According to ComScore’s latest survey, Android now owns nearly half of the platform market in the U.S., coming in at just over 46%. And in the global market? By October, they were already running away with it.

“The Android operating system is now on almost half of all cell phones around the world.  Mountain view based Google owns Android.  A high tech market analyst says Android now has a market share of 48%.  Cupertino’s Apple has a market share of 19%.

One in ten smartphone users may use an iPhone, but the upstart OS from Google has taken the world by storm.

But forget smartphones-- 2011 was the year of the tablet.

March 11 saw the release of the iPad 2, which shattered its predecessor’s sales records and sold out nation wide within hours, notching almost a million units sold in its first weekend.

A parade of competing products followed. The Nook, the PlayBook, the HP TouchPad ... dozens of tablets hit the market from non-Apple vendors. None really came close to challenging the Cuppertino juggernaut …. until November 15.

“Just days after Amazon’s Kindle Fire was announced analyst said it wouldn’t sell more than 2.5 million units. Now CNET places those expectations as high as 6 million units by the end of the fourth quarter.”

While Amazon appears to have struck gold with the Kindle Fire- smaller players tried to make a name for themselves as IPO-mania hit the tech industry. Some--were big winners.

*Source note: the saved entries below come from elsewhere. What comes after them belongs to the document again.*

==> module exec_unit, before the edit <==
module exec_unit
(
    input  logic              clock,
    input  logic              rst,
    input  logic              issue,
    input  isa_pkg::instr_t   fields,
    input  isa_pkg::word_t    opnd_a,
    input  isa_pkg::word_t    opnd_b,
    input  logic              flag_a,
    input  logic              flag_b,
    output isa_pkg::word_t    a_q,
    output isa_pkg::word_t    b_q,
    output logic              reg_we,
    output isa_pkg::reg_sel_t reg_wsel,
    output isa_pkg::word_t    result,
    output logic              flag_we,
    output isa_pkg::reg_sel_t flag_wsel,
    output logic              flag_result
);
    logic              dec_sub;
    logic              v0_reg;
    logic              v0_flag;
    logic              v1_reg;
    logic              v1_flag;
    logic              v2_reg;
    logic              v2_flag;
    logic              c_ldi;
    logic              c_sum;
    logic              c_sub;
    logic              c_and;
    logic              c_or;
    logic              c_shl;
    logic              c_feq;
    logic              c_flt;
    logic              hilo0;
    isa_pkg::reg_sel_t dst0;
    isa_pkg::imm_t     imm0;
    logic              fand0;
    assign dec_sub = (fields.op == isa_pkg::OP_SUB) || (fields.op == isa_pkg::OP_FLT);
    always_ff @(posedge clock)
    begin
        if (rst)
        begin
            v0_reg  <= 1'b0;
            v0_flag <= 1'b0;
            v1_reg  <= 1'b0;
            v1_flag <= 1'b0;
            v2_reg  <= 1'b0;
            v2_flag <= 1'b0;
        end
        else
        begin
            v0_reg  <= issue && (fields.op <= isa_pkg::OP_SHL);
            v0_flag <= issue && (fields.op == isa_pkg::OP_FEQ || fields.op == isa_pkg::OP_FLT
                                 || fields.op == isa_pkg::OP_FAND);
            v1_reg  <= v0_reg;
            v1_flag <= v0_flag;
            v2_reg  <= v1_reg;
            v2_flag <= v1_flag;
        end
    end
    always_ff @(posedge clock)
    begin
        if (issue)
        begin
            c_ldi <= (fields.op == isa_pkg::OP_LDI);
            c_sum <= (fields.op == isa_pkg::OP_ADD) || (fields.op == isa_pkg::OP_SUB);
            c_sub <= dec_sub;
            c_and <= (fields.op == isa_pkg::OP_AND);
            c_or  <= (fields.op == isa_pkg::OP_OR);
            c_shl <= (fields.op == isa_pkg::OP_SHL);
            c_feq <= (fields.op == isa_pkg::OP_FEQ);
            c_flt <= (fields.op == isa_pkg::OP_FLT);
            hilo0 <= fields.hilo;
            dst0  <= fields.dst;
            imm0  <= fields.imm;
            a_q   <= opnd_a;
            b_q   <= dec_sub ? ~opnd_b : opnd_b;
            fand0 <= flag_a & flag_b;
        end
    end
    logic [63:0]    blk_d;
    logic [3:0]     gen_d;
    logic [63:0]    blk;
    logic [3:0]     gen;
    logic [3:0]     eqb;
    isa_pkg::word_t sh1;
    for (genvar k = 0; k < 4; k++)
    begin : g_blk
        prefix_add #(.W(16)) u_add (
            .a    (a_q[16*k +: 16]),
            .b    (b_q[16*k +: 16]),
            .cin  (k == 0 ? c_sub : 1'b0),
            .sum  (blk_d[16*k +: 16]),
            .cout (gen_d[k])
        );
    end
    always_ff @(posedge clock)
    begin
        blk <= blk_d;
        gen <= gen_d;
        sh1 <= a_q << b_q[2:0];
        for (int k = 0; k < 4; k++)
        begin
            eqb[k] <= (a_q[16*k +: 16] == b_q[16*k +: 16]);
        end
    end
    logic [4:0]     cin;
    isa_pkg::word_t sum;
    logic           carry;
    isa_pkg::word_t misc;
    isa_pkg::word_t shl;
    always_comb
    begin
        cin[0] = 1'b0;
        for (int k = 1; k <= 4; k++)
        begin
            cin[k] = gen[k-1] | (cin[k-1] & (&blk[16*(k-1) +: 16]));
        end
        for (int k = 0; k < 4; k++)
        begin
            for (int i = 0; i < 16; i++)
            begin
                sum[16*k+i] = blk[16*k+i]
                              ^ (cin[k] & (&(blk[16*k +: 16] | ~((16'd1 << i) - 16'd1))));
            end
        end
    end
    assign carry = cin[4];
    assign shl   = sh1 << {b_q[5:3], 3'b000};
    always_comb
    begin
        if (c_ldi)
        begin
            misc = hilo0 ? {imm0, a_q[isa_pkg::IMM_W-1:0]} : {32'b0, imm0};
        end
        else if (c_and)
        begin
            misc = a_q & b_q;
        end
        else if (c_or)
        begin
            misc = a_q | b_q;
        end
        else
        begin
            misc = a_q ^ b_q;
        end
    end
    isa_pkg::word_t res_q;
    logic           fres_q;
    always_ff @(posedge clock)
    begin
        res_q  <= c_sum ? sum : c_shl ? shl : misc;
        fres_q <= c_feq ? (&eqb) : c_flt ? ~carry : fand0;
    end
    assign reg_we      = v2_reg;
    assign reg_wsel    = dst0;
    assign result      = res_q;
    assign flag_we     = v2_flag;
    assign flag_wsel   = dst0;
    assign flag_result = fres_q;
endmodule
Background: an optimization exercise with open tools, aiming at small area, a short achievable clock period and few clock cycles per item. Do not read the settings as production practice.
In this exercise RTL edits were held to simulation tests only and were not proved equivalent to the original.

== the baseline ==
==> module requant_stage_c, before the edit <==
module requant_stage_c (
  input  logic [requant_pack_pkg::CS_BITS-1:0] i_cs,
  input  logic        i_spec,
  input  logic [5:0]  i_e,           
  input  logic [3:0]  i_eh,          
  input  logic [3:0]  i_em,          
  input  logic [63:0] i_stickyMask,
  output logic [35:0] o_t,
  output logic        o_rc1,
  output logic        o_rc0
);
  logic        w_shNeg;
  logic [5:0]  w_e;
  logic [63:0] w_pa, w_pb;
  logic [63:0] w_q;
  logic [96:0] w_l0;
  logic [47:0] w_l4;           
  logic [35:0] w_l2;           
  logic        w_sticky, w_ones, w_r, w_ylt0, w_kill, w_ovr;
  assign w_shNeg = i_e[5];
  assign w_e     = i_e;
  requant_mul_lo u_mul (
    .i_cs (i_cs),
    .p_a  (w_pa),
    .p_b  (w_pb)
  );
  logic [63:0] w_qc;
  requant_skl #(.N(64)) u_add (
    .a   (w_pa),
    .b   (w_pb),
    .cin (1'b0),
    .s   (w_q),
    .o_c (w_qc)
  );
  assign w_l0 = {{32{w_q[63]}}, w_q, 1'b0};
  always_comb begin
    for (int j = 0; j < 48; j++)
      w_l4[j] = (i_eh[0] & w_l0[j])      | (i_eh[1] & w_l0[j + 16]) |
                (i_eh[2] & w_l0[j + 32]) | (i_eh[3] & w_l0[j + 48]);
    for (int j = 0; j < 36; j++)
      w_l2[j] = (i_em[0] & w_l4[j])      | (i_em[1] & w_l4[j + 4]) |
                (i_em[2] & w_l4[j + 8])  | (i_em[3] & w_l4[j + 12]);
  end
  assign w_ovr = i_spec && !w_shNeg;
  assign o_t   = {w_l2[35:32] ^ {4{w_ovr}}, w_l2[31:0] | {32{w_ovr}}};
  logic [63:0] w_pp;
  logic [63:31] w_zt, w_ot;      
  logic        w_ones3163;
  assign w_pp = w_pa ^ w_pb;
  always_comb begin
    w_zt[31] = (w_pp[31] == w_qc[31]);
    w_ot[31] = (w_pp[31] != w_qc[31]);
    for (int i = 32; i < 64; i++) begin
      w_zt[i] = (w_pp[i] == (w_pa[i-1] | w_pb[i-1]));
      w_ot[i] = (w_pp[i] != (w_pa[i-1] & w_pb[i-1]));
    end
  end
  assign w_sticky   = !(&(w_zt | ~i_stickyMask[63:31]));
  assign w_ones     = &(w_ot | ~i_stickyMask[63:31]);
  assign w_ones3163 = &w_ot;
  assign w_r        = w_q[30];
  assign w_ylt0     = w_q[63] && !(w_ones3163 && w_r);
  assign w_kill   = i_spec && (!w_shNeg || i_e == 6'd63);
  always_comb begin
    if (w_kill) begin
      o_rc1 = 1'b0;
      o_rc0 = 1'b0;
    end else if (!w_shNeg || (w_ylt0 == w_r)) begin
      o_rc1 = 1'b1;
      o_rc0 = 1'b0;
    end else if (w_ylt0) begin
      o_rc1 = w_sticky;
      o_rc0 = 1'b0;
    end else begin
      o_rc1 = 1'b1;
      o_rc0 = w_ones;
    end
  end
endmodule
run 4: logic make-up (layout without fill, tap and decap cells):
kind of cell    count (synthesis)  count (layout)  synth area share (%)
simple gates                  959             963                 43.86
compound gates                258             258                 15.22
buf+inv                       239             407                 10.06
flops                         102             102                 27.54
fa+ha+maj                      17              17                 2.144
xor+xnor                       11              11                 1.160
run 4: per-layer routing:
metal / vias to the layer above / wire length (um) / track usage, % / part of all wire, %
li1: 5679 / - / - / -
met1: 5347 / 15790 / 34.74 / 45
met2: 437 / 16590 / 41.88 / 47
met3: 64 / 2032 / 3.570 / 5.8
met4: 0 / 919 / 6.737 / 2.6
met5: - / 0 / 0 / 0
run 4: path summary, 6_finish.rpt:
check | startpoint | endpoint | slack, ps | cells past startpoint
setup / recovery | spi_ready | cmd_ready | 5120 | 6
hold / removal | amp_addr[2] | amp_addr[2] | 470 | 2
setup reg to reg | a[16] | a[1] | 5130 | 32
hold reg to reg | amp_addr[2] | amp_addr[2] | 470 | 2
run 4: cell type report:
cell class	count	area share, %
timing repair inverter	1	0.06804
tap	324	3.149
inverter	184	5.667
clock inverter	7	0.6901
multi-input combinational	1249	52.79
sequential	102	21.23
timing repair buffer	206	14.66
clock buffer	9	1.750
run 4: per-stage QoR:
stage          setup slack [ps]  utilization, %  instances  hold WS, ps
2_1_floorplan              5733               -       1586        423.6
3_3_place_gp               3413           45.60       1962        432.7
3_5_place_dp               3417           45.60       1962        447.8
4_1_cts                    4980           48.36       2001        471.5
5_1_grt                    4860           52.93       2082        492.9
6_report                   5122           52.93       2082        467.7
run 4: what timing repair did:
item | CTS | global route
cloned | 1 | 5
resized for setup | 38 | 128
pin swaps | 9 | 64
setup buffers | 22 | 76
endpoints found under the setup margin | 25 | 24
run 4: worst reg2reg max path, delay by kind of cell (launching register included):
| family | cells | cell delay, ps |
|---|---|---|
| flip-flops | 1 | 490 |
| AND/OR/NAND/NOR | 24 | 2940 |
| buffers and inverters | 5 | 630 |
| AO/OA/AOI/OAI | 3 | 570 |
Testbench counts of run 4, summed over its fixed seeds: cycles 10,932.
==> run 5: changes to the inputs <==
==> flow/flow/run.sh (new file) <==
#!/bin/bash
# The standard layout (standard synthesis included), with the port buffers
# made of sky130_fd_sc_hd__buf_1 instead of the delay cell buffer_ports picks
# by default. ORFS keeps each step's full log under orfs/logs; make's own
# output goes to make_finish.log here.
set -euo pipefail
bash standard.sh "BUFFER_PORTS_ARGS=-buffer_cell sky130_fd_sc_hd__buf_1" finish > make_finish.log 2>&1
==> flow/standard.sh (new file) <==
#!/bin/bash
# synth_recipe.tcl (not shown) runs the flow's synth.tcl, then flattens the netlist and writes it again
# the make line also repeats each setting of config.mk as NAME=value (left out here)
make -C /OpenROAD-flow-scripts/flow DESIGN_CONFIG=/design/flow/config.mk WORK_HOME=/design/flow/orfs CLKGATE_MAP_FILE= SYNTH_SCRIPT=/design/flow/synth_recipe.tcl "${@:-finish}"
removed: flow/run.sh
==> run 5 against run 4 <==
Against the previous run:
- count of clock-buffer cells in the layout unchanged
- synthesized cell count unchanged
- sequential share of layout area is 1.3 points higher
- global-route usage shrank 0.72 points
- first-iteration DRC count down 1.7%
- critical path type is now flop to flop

“Well this weeks initial public offering for LinkedIn has everybody talking, shares closed at 94 bucks.”

Others didn’t do so hot.


“20.03, as low as that stock traded today. Still, a lot of questions here. Groupon loses money, there are many questions about the business model, zero barriers to entry in terms of the competition, LivingSocial coming on strong, you have the likes of Google and others getting into this space. So investors seem to keep questioning the revenue growth prospects for this company.”


But still to come-- what could be the biggest tech player to go public since Google.

“Facebook is looking to raise about $10 billion and could value the company at about $100 billion. They could file-- they’re still discussing the exact timing-- they could file before the end of this year, even, for an IPO that would be, as you said, in the second quarter of next year.”

Finally -- the biggest tech story of 2011 -- the passing of industry icon Steve Jobs. On October 5, the Apple CEO died after a battle with pancreatic cancer. He was 56.

“Steve Jobs led this company from really a floundering organization into one of the most powerful companies in all the world. He took Apple to a company through which millions and really hundreds of millions of people communicate.”

KNBC
“Jobs stared lovingly at his wife and children for a long time and then he seemed to look past them and repeated three times: ‘Oh wow, oh wow, oh wow.’”

Thanks for sticking with Newsy for all your top tech headlines in 2011-- we’ll keep ‘em coming in 2012.